Asimismo, se vienen a la mente, como una ráfaga de imágenes en serie, los seres queridos que ya no están, las empresas fallidas, los amigos que han dejado de serlo, los hijos que han partido hacia tierras lejanas, y la nostalgia se apodera del cuerpo. Y entonces lloramos inconsolablemente, nos abrazamos buscando amparo, nos tomamos una copa de licor, y luego otra, y otra más, para así ahogar las penas, para conjurar el dolor, con el único propósito de tonificar el espíritu y reavivar la llama de la esperanza. Y está la otra cara de la moneda, cuando brotan los recuerdos más felices: la casa de los sueños que se hizo realidad, la cruel enfermedad derrotada, un nuevo miembro de la familia, aquel negocio floreciente. En cualquier caso, es tiempo de festividad, pero también de una honda reflexión, de sentar las bases para una vida mejor, de aprender de los errores y de fortalecer las virtudes, de atraer la buena energía y las buenas vibraciones, para que el azar y el destino conspiren a nuestro favor.

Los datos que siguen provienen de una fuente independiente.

==> flow/design.v <==
module axi_stream_insert_header #(
    parameter DATA_WD = 32,
    parameter DATA_BYTE_WD = DATA_WD / 8,
    parameter BYTE_CNT_WD = $clog2(DATA_BYTE_WD)
) (
    input clk,
    input rst_n,
    input valid_in,
    input [DATA_WD-1 : 0] data_in,
    input [DATA_BYTE_WD-1 : 0] keep_in,
    input last_in,
    output ready_in,
    output valid_out,
    output [DATA_WD-1 : 0] data_out,
    output [DATA_BYTE_WD-1 : 0] keep_out,
    output last_out,
    input ready_out,
    input valid_insert,
    input [DATA_WD-1 : 0] header_insert,
    input [DATA_BYTE_WD-1 : 0] keep_insert,
    input [BYTE_CNT_WD : 0] byte_insert_cnt,
    output ready_insert
);
function [BYTE_CNT_WD:0]count_1;
    input [DATA_BYTE_WD-1:0] data_in;
    reg [BYTE_CNT_WD:0]cnt,n;
begin
    cnt=0;
    for (n=0;n<DATA_BYTE_WD; n=n+1) begin
        if(data_in[n])
            cnt = cnt+1'b1; 
            count_1 =cnt;
    end
end
endfunction
localparam IDEL = 4'b0001;
localparam HAEDER_INSERT = 4'b0010;
localparam WAIT = 4'b0100;
localparam IN_OUT = 4'b1000;
reg [3:0] current_state;
reg [3:0] next_state;
reg [BYTE_CNT_WD : 0] byte_insert_cnt_temp;
reg [DATA_BYTE_WD-1 : 0] keep_insert_temp;
reg [DATA_WD-1:0] mem [0:4];
reg [1:0] addr_in;
reg [1:0] addr_out;
reg[4:0] cnt_temp;
reg [DATA_BYTE_WD-1 : 0] keepin_last;
wire [BYTE_CNT_WD:0] keepin_last_count;
wire [4:0] out_cnt ;
reg [2*DATA_WD-1 : 0] data_out_reg;
reg [2*DATA_BYTE_WD-1 : 0] keep_out_reg;
reg last_out_reg;
reg [4:0]cnt_out_temp;
    assign keepin_last_count = count_1(keepin_last); 
    assign ready_in = (current_state == HAEDER_INSERT || current_state==IN_OUT)?1'b1:1'b0;
    assign ready_insert = (current_state == IDEL)?1'b1:1'b0;
    assign valid_out = (current_state == IN_OUT)?1'b1:1'b0;
    assign out_cnt = (keepin_last_count+byte_insert_cnt_temp>DATA_BYTE_WD)?cnt_temp+1'b1:cnt_temp; 
    always @(posedge clk or negedge rst_n) begin
        if(!rst_n)begin
            current_state <= IDEL;
        end else begin
            current_state <= next_state;
        end
    end
    always @(*) begin
        next_state = IDEL;
        case (current_state)
            IDEL:begin
                if(valid_insert && ready_insert) 
                    next_state = HAEDER_INSERT;
                else 
                    next_state = IDEL;     
            end
            HAEDER_INSERT:begin
                if(ready_out && addr_in == 2'd3) 
                    next_state = IN_OUT;
                else if(addr_in == 2'd3)
                    next_state = WAIT; 
                else
                    next_state = HAEDER_INSERT;     
            end
            WAIT:begin
                if(valid_in && ready_out) 
                    next_state = IN_OUT;
                else 
                    next_state = WAIT;     
            end
            IN_OUT:begin
                if(last_out) 
                    next_state = IDEL;
                else 
                    next_state = IN_OUT;     
            end
            default: next_state = IDEL;
        endcase    
    end
    always @(posedge clk or negedge rst_n) begin
        if(!rst_n)begin
            byte_insert_cnt_temp <= 'b0;
            keep_insert_temp <= 'b0;
        end else if(valid_insert && ready_insert) begin
            byte_insert_cnt_temp <= byte_insert_cnt; 
            keep_insert_temp <= keep_insert;
        end else begin
            byte_insert_cnt_temp <= byte_insert_cnt_temp;
            keep_insert_temp <= keep_insert_temp;
        end
    end
    integer k;
    always @(posedge clk or negedge rst_n) begin
        if(!rst_n)begin
            addr_in <= 2'd0;
            cnt_temp <= 5'b0;
            keepin_last <= 'b0; 
            for(k=0;k<=4;k=k+1) 
               mem[k] <= 32'b0;        
        end else if(valid_insert && ready_insert && addr_in==2'd0) begin 
            addr_in <= addr_in + 1'b1;
            mem[addr_in] <= header_insert;
            cnt_temp <= 5'b0;
            keepin_last <= 'b0;
        end else if (valid_in && ready_in && last_in) begin 
            addr_in <= addr_in + 1'b1;
            mem[addr_in] <= data_in;
            cnt_temp <= cnt_temp + 1'b1;
            keepin_last <= keep_in;
        end else if (valid_in && ready_in) begin 
            addr_in <= addr_in + 1'b1;
            mem[addr_in] <= data_in;
            cnt_temp <= cnt_temp + 1'b1;
            keepin_last <= keepin_last;
        end else begin
            addr_in <= addr_in;
            cnt_temp <= cnt_temp;
            keepin_last <= keepin_last;
        end
    end
    always @(posedge clk or negedge rst_n) begin
        if(!rst_n)begin
            data_out_reg <= 'b0;
            keep_out_reg <= 'b0;
            last_out_reg <= 1'b0;
            addr_out <= 'b0;
            cnt_out_temp <= 'b0;
        end else if((current_state==HAEDER_INSERT || current_state==WAIT) && next_state == IN_OUT) begin 
            data_out_reg <= {mem[addr_out],mem[addr_out+1]} << (DATA_BYTE_WD - byte_insert_cnt)*8;
            keep_out_reg <= {DATA_BYTE_WD{1'b1}};
            last_out_reg <= 1'b0;
            addr_out <= addr_out + 1'b1;
            cnt_out_temp <= cnt_out_temp+1'b1;
        end else if (valid_out && ready_out) begin
            data_out_reg <= {mem[addr_out],mem[addr_out+1]} << (DATA_BYTE_WD - byte_insert_cnt)*8; 
            addr_out <= addr_out + 1'b1;
            cnt_out_temp <= cnt_out_temp+1'b1;
            if (cnt_out_temp == out_cnt-1'b1) begin
            last_out_reg <= 1'b1;
            keep_out_reg <= {keep_insert_temp,keepin_last} << (DATA_BYTE_WD - byte_insert_cnt);            
            end else begin                                                                                                                                           
            last_out_reg <= 1'b0;
            keep_out_reg <= {DATA_BYTE_WD{1'b1}};               
            end
        end else begin
            data_out_reg <= data_out_reg;
            keep_out_reg <= keep_out_reg;
            last_out_reg <= 1'b0;
            addr_out <= 'b0;
            cnt_out_temp <= 'b0;
        end
    end
    assign data_out = data_out_reg[2*DATA_WD-1:DATA_WD];
    assign keep_out = (out_cnt == cnt_temp)?keep_out_reg[2*DATA_BYTE_WD-1:DATA_BYTE_WD]:keep_out_reg[DATA_BYTE_WD-1:0];
    assign last_out = last_out_reg;
endmodule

A celebrar, pues, que la criatura está a punto de mudar de piel. No importa si es usted apostata declarado o devoto fiel. Que sea ésta la oportunidad de sepultar bajo tierra ese año para el olvido, si es que no fue el mejor. O en caso contrario, de prolongar ese excelente año que ya tiene sus horas contadas, pero que amenaza felizmente con repetirse. Deje aflorar ese niño interior que se regodea con las pequeñas cosas de la vida. Por ejemplo, ése que aún siente mariposas en el estómago cuando el reloj marca las doce. Y si profesa alguna religión, agradezca a su Dios por haberlo llevado a buen puerto a través de los mares tempestuosos que a veces la vida le pone en el camino. Y si no es hombre de fe, agradézcase a usted mismo por su disciplina, buen juicio y talento, pilares fundamentales de su buen andar. Sea como fuere, brinde con los suyos, cante a todo pulmón los éxitos de Guillermo Buitrago y Pastor López, embriáguese, si lo considera pertinente, con aguardiente tapa roja o con el whisky más fino, disfrute como un chiquillo de los fuegos artificiales que resplandecen en el firmamento nocturno, coma natilla y buñuelo hasta el hartazgo, y si aún le queda espacio en el estómago, embútase un chicharrón bien carnudo de treinta patas, pues un fin de año no se ve todos los días. ¡A su salud!